Patients with systemic lupus erythematosus (SLE), rheumatoid arthritis (RA) or myositis hospitalized due to COVID-19 are more likely to have a history of biologic, immunosuppressant or corticosteroid treatment for their autoimmune disease.

In a new study presented during the Congress of Clinical Rheumatology (CCR) East 2023 Annual Meeting in Destin, FL, this week, a team of US-based investigators observed findings that may indicate an association between severe autoimmune disease treatment and risk of severe COVID-19 progression. The research, funded by AstraZeneca, provides further context into the links between rheumatic disease status and risks from the pandemic virus.

Led by Cassandra Calabrese, DO, assistant professor in the department of rheumatologic and immunologic disease at the Cleveland Clinic Lerner College of Medicine, investigators sought to compare the use of therapy for autoimmune diseases between patients with and without severe COVID-19, stratified by diagnoses for SLE, RA or myositis.

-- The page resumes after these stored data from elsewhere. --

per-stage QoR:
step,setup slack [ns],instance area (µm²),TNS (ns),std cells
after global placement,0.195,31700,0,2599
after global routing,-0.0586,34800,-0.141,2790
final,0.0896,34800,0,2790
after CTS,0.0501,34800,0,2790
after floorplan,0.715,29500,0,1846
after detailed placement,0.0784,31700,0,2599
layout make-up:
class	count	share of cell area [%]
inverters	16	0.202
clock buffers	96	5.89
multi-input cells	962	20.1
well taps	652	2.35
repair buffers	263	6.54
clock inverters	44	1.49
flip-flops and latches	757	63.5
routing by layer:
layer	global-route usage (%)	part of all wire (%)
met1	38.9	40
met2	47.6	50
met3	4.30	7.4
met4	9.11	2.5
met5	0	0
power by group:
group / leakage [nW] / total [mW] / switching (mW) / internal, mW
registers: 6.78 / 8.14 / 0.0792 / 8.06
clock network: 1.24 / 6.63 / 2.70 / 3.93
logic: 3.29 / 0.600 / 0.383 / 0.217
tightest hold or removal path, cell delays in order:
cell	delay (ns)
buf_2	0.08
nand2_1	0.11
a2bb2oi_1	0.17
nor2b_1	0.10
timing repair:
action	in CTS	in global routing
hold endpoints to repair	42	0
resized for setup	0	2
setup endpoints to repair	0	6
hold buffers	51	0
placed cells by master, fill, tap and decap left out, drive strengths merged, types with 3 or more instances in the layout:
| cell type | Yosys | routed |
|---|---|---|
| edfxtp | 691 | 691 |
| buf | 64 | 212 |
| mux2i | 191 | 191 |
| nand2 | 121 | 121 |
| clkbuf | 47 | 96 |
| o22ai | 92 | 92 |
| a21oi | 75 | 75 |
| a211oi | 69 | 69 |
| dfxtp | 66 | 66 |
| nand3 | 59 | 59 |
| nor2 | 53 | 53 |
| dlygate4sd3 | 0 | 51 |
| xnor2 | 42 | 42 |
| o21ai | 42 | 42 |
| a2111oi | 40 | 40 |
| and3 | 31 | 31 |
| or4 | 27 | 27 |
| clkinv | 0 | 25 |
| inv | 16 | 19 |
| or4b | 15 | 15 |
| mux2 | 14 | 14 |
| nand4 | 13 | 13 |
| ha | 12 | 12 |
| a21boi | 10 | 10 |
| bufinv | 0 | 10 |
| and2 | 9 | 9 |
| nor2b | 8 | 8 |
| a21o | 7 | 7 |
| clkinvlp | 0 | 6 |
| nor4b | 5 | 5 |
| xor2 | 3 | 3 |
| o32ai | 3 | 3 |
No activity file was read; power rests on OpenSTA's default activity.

The team used data from the IBM Market Scan Commercial Database to identify adults aged ≥18 years old with a confirmed diagnosis of either disease between January 2013 and April 2020. Assessment of eligible patients began from that month until enrollment end, patient death or conclusion of December 2021.

Severe COVID-19 was defined by ICD-10 diagnosis coding in the database. Calabrese and colleagues assessed patient use of antimalarials, biologic therapies and immunosuppressants in the 6 months prior to their earliest COVID-19 diagnosis; corticosteroid use was assessed in the patients’ 30 days prior to COVID-19.

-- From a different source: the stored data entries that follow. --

File: config.mk
export PLATFORM = sky130hd
export DESIGN_NAME = ar_process_filter_top_flat
export DESIGN_NICKNAME = d
export VERILOG_FILES = /design/src/design/arpf_pkg.sv /design/src/design/arpf_noise_if.sv /design/src/design/arpf_result_if.sv /design/src/design/arpf_cfg_if.sv /design/src/design/arpf_mac.sv /design/src/design/ar_process_filter_top.sv /design/src/flat_wrapper.sv
export VERILOG_INCLUDE_DIRS = /design/src /design/src/design
export SDC_FILE = /design/constraint.sdc
export NUM_CORES = 2
export LEC_CHECK = 0
export BUFFER_PORTS_ARGS = -buffer_cell sky130_fd_sc_hd__buf_2
export CAP_MARGIN = 10
export CORE_MARGIN = 2
export CORE_UTILIZATION = 38
export CTS_BUF_LIST = sky130_fd_sc_hd__clkbuf_16
export CTS_CLUSTER_DIAMETER = 200
export CTS_CLUSTER_SIZE = 10
export DETAILED_ROUTE_END_ITERATION = 10
export SLEW_MARGIN = 5
export SYNTH_ARGS = -nofsm -noshare
export SYNTH_HDL_FRONTEND = slang
export SYNTH_HIERARCHICAL = 1
export SYNTH_SLANG_ARGS = --single-unit
File: constraint.sdc
create_clock -name clk -period 14.4 [get_ports clk]
set_input_delay 1.44 -clock clk [delete_from_list [all_inputs] [get_ports clk]]
set_output_delay 1.44 -clock clk [all_outputs]
set_load 0.1 [all_outputs]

The team assessed patients without severe COVID-19 by their medication use in the time prior to a proxy date assigned based on the matched distribution of the earliest diagnosis data of patients with severe COVID-19, for comparison.

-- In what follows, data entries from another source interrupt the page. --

## src/rtl/fspa_pkg.sv

```systemverilog
`default_nettype none
// ----------------------------------------------------------------------------
// Fixed slot pool allocator package
// Shared widths, codes and defaults for the slot pool allocator.
// ----------------------------------------------------------------------------
package fspa_pkg;

  // Slot index space is fixed at 256 entries by the 8-bit slot fields.
  localparam int SLOT_W      = 8;
  localparam int INDEX_SPACE = 256;
  localparam int STATUS_W    = 2;
  localparam int LIMIT_W     = 5;
  // Width used for index and count comparisons (holds up to 2 * INDEX_SPACE).
  localparam int ARITH_W     = 10;

  localparam int DEF_SLOTS_PER_BLOCK = 16;
  localparam int DEF_MAX_BLOCKS      = 16;
  localparam logic [LIMIT_W-1:0] LIMIT_RESET = 5'd16;

  typedef enum logic {
    OP_ALLOC = 1'b0,
    OP_FREE  = 1'b1
  } opcode_t;

  typedef enum logic [STATUS_W-1:0] {
    ST_OK        = 2'd0,
    ST_EXHAUSTED = 2'd1,
    ST_BAD_FREE  = 2'd2
  } status_t;

  typedef enum logic {
    S_IDLE = 1'b0,
    S_EXEC = 1'b1
  } fsm_t;

endpackage : fspa_pkg
`default_nettype wire

```

## src/rtl/fspa_ifs.sv

```systemverilog
`default_nettype none
// ----------------------------------------------------------------------------
// Slot pool allocator channels
// Request, response and configuration channels with valid/ready handshakes.
// ----------------------------------------------------------------------------

// Request channel: one alloc or free request per item.
interface fspa_req_if;
  import fspa_pkg::*;
  logic              valid;
  logic              ready;
  logic              opcode;
  logic [SLOT_W-1:0] slot_to_free;
  modport source (output valid, opcode, slot_to_free, input ready);
  modport sink   (input valid, opcode, slot_to_free, output ready);
endinterface : fspa_req_if

// Response channel: one result item per request.
interface fspa_rsp_if;
  import fspa_pkg::*;
  logic                valid;
  logic                ready;
  logic [SLOT_W-1:0]   slot_given;
  logic [STATUS_W-1:0] status;
  modport source (output valid, slot_given, status, input ready);
  modport sink   (input valid, slot_given, status, output ready);
endinterface : fspa_rsp_if

// Configuration channel: write data for the block limit register.
interface fspa_cfg_if;
  import fspa_pkg::*;
  logic               valid;
  logic               ready;
  logic [LIMIT_W-1:0] data;
  modport source (output valid, data, input ready);
  modport sink   (input valid, data, output ready);
endinterface : fspa_cfg_if
`default_nettype wire

```

## src/rtl/fixed_slot_pool_allocator_unit.sv

```systemverilog
`default_nettype none
// A result is registered in the execute state after its request item is
// accepted, once the output register is free. Requests are accepted only when
// idle, so each item ends the freed-slot stack and in-use flag RAM reads and
// the write-back before the next is taken. Reset (synchronous, active high)
// clears stack depth, base and control state, makes one block with all slots
// fresh, sets the block limit to 16 and holds the request and configuration
// channels not ready; the RAMs are not cleared and there is no clearing pass.
// ----------------------------------------------------------------------------
// Fixed slot pool allocator unit
// Hands out and takes back slot indices from a pool that grows block by block.
// ----------------------------------------------------------------------------
module fixed_slot_pool_allocator_unit #(
  parameter int SLOTS_PER_BLOCK = fspa_pkg::DEF_SLOTS_PER_BLOCK,
  parameter int MAX_BLOCKS      = fspa_pkg::DEF_MAX_BLOCKS
) (
  input  wire logic clk,
  input  wire logic rst,
  fspa_req_if.sink   req,
  fspa_rsp_if.source rsp,
  fspa_cfg_if.sink   cfg
);

  import fspa_pkg::*;

  localparam int BLK_W   = $clog2(MAX_BLOCKS + 1);
  localparam int FRESH_W = $clog2(SLOTS_PER_BLOCK + 1);
  localparam int BASE_W  = SLOT_W + 1;
  localparam int DEPTH_W = SLOT_W + 1;

  localparam logic [ARITH_W-1:0] SPB_A   = ARITH_W'(SLOTS_PER_BLOCK);
  localparam logic [ARITH_W-1:0] MAXB_A  = ARITH_W'(MAX_BLOCKS);
  localparam logic [ARITH_W-1:0] SPACE_A = ARITH_W'(INDEX_SPACE);

  // Control and counter registers.
  fsm_t               state, state_next;
  logic [LIMIT_W-1:0] block_limit;
  logic [DEPTH_W-1:0] stack_depth, stack_depth_next;
  logic [BLK_W-1:0]   blocks_made, blocks_made_next;
  logic [FRESH_W-1:0] fresh_left, fresh_left_next;
  logic [BASE_W-1:0]  base, base_next;

  // Captured request and output register.
  opcode_t             op_q;
  logic [SLOT_W-1:0]   slot_q;
  logic                out_valid;
  logic [SLOT_W-1:0]   out_slot, out_slot_next;
  status_t             out_status, out_status_next;

  // RAM ports.
  logic              req_fire;
  logic              stk_we;
  logic [SLOT_W-1:0] stk_raddr;
  logic [SLOT_W-1:0] stk_rdata;
  logic              flag_we;
  logic [SLOT_W-1:0] flag_waddr;
  logic              flag_wdata;
  logic              flag_rdata;

  // Decode helpers.
  logic               fire;
  logic [ARITH_W-1:0] slot_a;
  logic [ARITH_W-1:0] base_a;
  logic [ARITH_W-1:0] made_a;
  logic [ARITH_W-1:0] lim_a;
  logic [ARITH_W-1:0] eff_lim;
  logic               can_grow;
  logic               handed_out;
  logic               free_ok;
  logic [ARITH_W-1:0] fresh_idx;

  assign req.ready = (state == S_IDLE) && !rst;
  assign req_fire  = req.valid && req.ready;
  assign cfg.ready = !rst;

  assign rsp.valid      = out_valid;
  assign rsp.slot_given = out_slot;
  assign rsp.status     = out_status;

  // The stack read always targets the top entry; it is used only when not empty.
  assign stk_raddr = stack_depth[SLOT_W-1:0] - SLOT_W'(1);

  // Freed-slot stack memory.
  fspa_ram #(
    .DATA_W(SLOT_W),
    .ADDR_W(SLOT_W)
  ) u_stack (
    .clk  (clk),
    .re   (req_fire),
    .raddr(stk_raddr),
    .we   (stk_we),
    .waddr(stack_depth[SLOT_W-1:0]),
    .wdata(slot_q),
    .rdata(stk_rdata)
  );

  // In-use flag memory, valid only for slots that were ever handed out.
  fspa_ram #(
    .DATA_W(1),
    .ADDR_W(SLOT_W)
  ) u_flags (
    .clk  (clk),
    .re   (req_fire),
    .raddr(req.slot_to_free),
    .we   (flag_we),
    .waddr(flag_waddr),
    .wdata(flag_wdata),
    .rdata(flag_rdata)
  );

  // Limit clamp and growth check.
  always_comb begin
    lim_a = ARITH_W'(block_limit);
    if (lim_a == '0) begin
      eff_lim = ARITH_W'(1);
    end else if (lim_a > MAXB_A) begin
      eff_lim = MAXB_A;
    end else begin
      eff_lim = lim_a;
    end
    base_a   = ARITH_W'(base);
    made_a   = base_a + SPB_A;
    can_grow = (ARITH_W'(blocks_made) < eff_lim) && ((made_a + SPB_A) <= SPACE_A);
  end

  // A slot was ever handed out if it lies in an older block, or in the
  // newest block above the fresh slots still left there.
  always_comb begin
    slot_a     = ARITH_W'(slot_q);
    handed_out = (slot_a < base_a) ||
                 ((slot_a >= base_a + ARITH_W'(fresh_left)) && (slot_a < made_a));
    free_ok    = handed_out && flag_rdata &&
                 (ARITH_W'(stack_depth) < SPACE_A);
  end

  assign fire = (state == S_EXEC) && (!out_valid || rsp.ready);

  // Next state, counter updates, RAM writes and the result.
  always_comb begin
    state_next       = state;
    stack_depth_next = stack_depth;
    blocks_made_next = blocks_made;
    fresh_left_next  = fresh_left;
    base_next        = base;
    out_slot_next    = out_slot;
    out_status_next  = out_status;
    stk_we           = 1'b0;
    flag_we          = 1'b0;
    flag_waddr       = slot_q;
    flag_wdata       = 1'b0;
    fresh_idx        = '0;
    unique case (state)
      S_IDLE: begin
        if (req_fire) begin
          state_next = S_EXEC;
        end
      end
      S_EXEC: begin
        if (fire) begin
          state_next      = S_IDLE;
          out_slot_next   = '0;
          out_status_next = ST_OK;
          if (op_q == OP_ALLOC) begin
            priority if (stack_depth != '0) begin
              // Reuse the most recently freed slot.
              stack_depth_next = stack_depth - DEPTH_W'(1);
              out_slot_next    = stk_rdata;
              flag_we          = 1'b1;
              flag_waddr       = stk_rdata;
              flag_wdata       = 1'b1;
            end else if (fresh_left != '0) begin
              // Next fresh slot of the newest block, counting down.
              fresh_left_next = fresh_left - FRESH_W'(1);
              fresh_idx       = base_a + ARITH_W'(fresh_left_next);
              out_slot_next   = fresh_idx[SLOT_W-1:0];
              flag_we         = 1'b1;
              flag_waddr      = fresh_idx[SLOT_W-1:0];
              flag_wdata      = 1'b1;
            end else if (can_grow) begin
              // Add a block and take its highest slot.
              blocks_made_next = blocks_made + BLK_W'(1);
              base_next        = made_a[BASE_W-1:0];
              fresh_left_next  = FRESH_W'(SLOTS_PER_BLOCK - 1);
              fresh_idx        = made_a + SPB_A - ARITH_W'(1);
              out_slot_next    = fresh_idx[SLOT_W-1:0];
              flag_we          = 1'b1;
              flag_waddr       = fresh_idx[SLOT_W-1:0];
              flag_wdata       = 1'b1;
            end else begin
              out_status_next = ST_EXHAUSTED;
            end
          end else begin
            if (free_ok) begin
              // Push the slot and clear its in-use flag.
              stk_we           = 1'b1;
              stack_depth_next = stack_depth + DEPTH_W'(1);
              flag_we          = 1'b1;
              flag_waddr       = slot_q;
              flag_wdata       = 1'b0;
            end else begin
              out_status_next = ST_BAD_FREE;
            end
          end
        end
      end
      default: begin
        state_next = S_IDLE;
      end
    endcase
  end

  // State machine and counters.
  always_ff @(posedge clk) begin
    if (rst) begin
      state       <= S_IDLE;
      stack_depth <= '0;
      blocks_made <= BLK_W'(1);
      fresh_left  <= FRESH_W'(SLOTS_PER_BLOCK);
      base        <= '0;
    end else begin
      state       <= state_next;
      stack_depth <= stack_depth_next;
      blocks_made <= blocks_made_next;
      fresh_left  <= fresh_left_next;
      base        <= base_next;
    end
  end

  // Block limit register.
  always_ff @(posedge clk) begin
    if (rst) begin
      block_limit <= LIMIT_RESET;
    end else if (cfg.valid) begin
      block_limit <= cfg.data;
    end
  end

  // Request capture.
  always_ff @(posedge clk) begin
    if (req_fire) begin
      op_q   <= opcode_t'(req.opcode);
      slot_q <= req.slot_to_free;
    end
  end

  // Output register.
  always_ff @(posedge clk) begin
    if (rst) begin
      out_valid <= 1'b0;
    end else if (fire) begin
      out_valid <= 1'b1;
    end else if (rsp.ready) begin
      out_valid <= 1'b0;
    end
  end

  always_ff @(posedge clk) begin
    out_slot   <= out_slot_next;
    out_status <= out_status_next;
  end

endmodule : fixed_slot_pool_allocator_unit
`default_nettype wire

```

## src/rtl/fspa_ram.sv

```systemverilog
`default_nettype none
// ----------------------------------------------------------------------------
// Slot pool allocator RAM
// Simple dual-port synchronous RAM, one write and one registered read port.
// ----------------------------------------------------------------------------
module fspa_ram #(
  parameter int DATA_W = 8,
  parameter int ADDR_W = 8
) (
  input  wire logic              clk,
  input  wire logic              re,
  input  wire logic [ADDR_W-1:0] raddr,
  input  wire logic              we,
  input  wire logic [ADDR_W-1:0] waddr,
  input  wire logic [DATA_W-1:0] wdata,
  output logic      [DATA_W-1:0] rdata
);

  localparam int DEPTH = 1 << ADDR_W;

  logic [DATA_W-1:0] mem [DEPTH];

  // Write port.
  always_ff @(posedge clk) begin
    if (we) begin
      mem[waddr] <= wdata;
    end
  end

  // Registered read port; data holds until the next read.
  always_ff @(posedge clk) begin
    if (re) begin
      rdata <= mem[raddr];
    end
  end

endmodule : fspa_ram
`default_nettype wire
```

## src/flat_wrapper.sv

```systemverilog
// flat-port wrapper written by rule: the top's interface ports become plain ports
module fixed_slot_pool_allocator_unit_flat import fspa_pkg::*;
#(
  parameter int SLOTS_PER_BLOCK = fspa_pkg::DEF_SLOTS_PER_BLOCK,
  parameter int MAX_BLOCKS      = fspa_pkg::DEF_MAX_BLOCKS
)
  (clk, rst, req_valid, req_opcode, req_slot_to_free, req_ready, rsp_valid, rsp_slot_given, rsp_status, rsp_ready, cfg_valid, cfg_data, cfg_ready);
  fspa_req_if req_i ();
  fspa_rsp_if rsp_i ();
  fspa_cfg_if cfg_i ();
  input  wire logic clk;
  input  wire logic rst;
  input wire logic [$bits(req_i.valid)-1:0] req_valid;
  input wire logic [$bits(req_i.opcode)-1:0] req_opcode;
  input wire logic [$bits(req_i.slot_to_free)-1:0] req_slot_to_free;
  output wire logic [$bits(req_i.ready)-1:0] req_ready;
  output wire logic [$bits(rsp_i.valid)-1:0] rsp_valid;
  output wire logic [$bits(rsp_i.slot_given)-1:0] rsp_slot_given;
  output wire logic [$bits(rsp_i.status)-1:0] rsp_status;
  input wire logic [$bits(rsp_i.ready)-1:0] rsp_ready;
  input wire logic [$bits(cfg_i.valid)-1:0] cfg_valid;
  input wire logic [$bits(cfg_i.data)-1:0] cfg_data;
  output wire logic [$bits(cfg_i.ready)-1:0] cfg_ready;
  assign req_i.valid = req_valid;
  assign req_i.opcode = req_opcode;
  assign req_i.slot_to_free = req_slot_to_free;
  assign req_ready = req_i.ready;
  assign rsp_valid = rsp_i.valid;
  assign rsp_slot_given = rsp_i.slot_given;
  assign rsp_status = rsp_i.status;
  assign rsp_i.ready = rsp_ready;
  assign cfg_i.valid = cfg_valid;
  assign cfg_i.data = cfg_data;
  assign cfg_ready = cfg_i.ready;
  fixed_slot_pool_allocator_unit #(.SLOTS_PER_BLOCK(SLOTS_PER_BLOCK), .MAX_BLOCKS(MAX_BLOCKS)) u_core (.clk(clk), .rst(rst), .req(req_i), .rsp(rsp_i), .cfg(cfg_i));
endmodule
```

The final assessment included 18,665 patients with SLE, 52,406 patients with RA, and 1833 patients with myositis who met eligibility criteria. Investigators observed severe COVID-19 among 1.5%, 1.4% and 2.2% of the patient populations, respectively. Patients with severe COVID-19 had an older mean age in all 3 cohorts; patients with SLE or RA and severe COVID-19 were more frequently male.

Investigators observed significantly more comorbidities among patients with any of the 3 autoimmune diseases and severe COVID-19; a significant majority of the same patients had used biologic, immunosuppressant or corticosteroid treatment (79 – 83%), while just 62 – 75% of patients with an autoimmune disease and no severe COVID-19 had used such treatments.

The team additionally observed a significantly more prevalent use of any biologic, immunosuppressant or corticosteroid among patients in each cohort with severe COVID-19; antimalarial use was more common among patients with RA and severe COVID-19, and rituximab (7 – 20%) or mycophenolate (3 – 40%) use was more common among each cohort with severe COVID-19 versus those without severe COVID-19.

Another 12% of patients with SLE and severe COVID-19 used belimumab, versus 8% of patients with SLE and without severe COVID-19; the rate of patients with SLE or RA and severe COVID-19 who used leflunomide or tacrolimus were approximately doubled from those with either autoimmune disease and no severe COVID-19.

The study authors concluded that common autoimmune disease therapies—especially corticosteroids—were more frequently used by patients with SLE, RA and myositis who developed severe COVID-19 versus those who did not.

“These treatments may be indicative of autoimmune disease severity, or independently associated with the occurrence of severe COVID,” Calabrese and colleagues wrote. “The potential impact on patients’ COVID risk should be carefully considered when selecting or adjusting autoimmune treatment regimens.”

References

  1. Calabrese C, Atefi G, Evans KA, Moynihan M, et al. Prior Use of Autoimmune Disease Treatments Among Patients with Systemic Lupus Erythematosus, Rheumatoid Arthritis, or Myositis Hospitalized with COVID-19. Paper presented at: Congress of Clinical Rheumatology (CCR) East 2023 Annual Meeting. Destin, FL. May 4 – 7, 2023.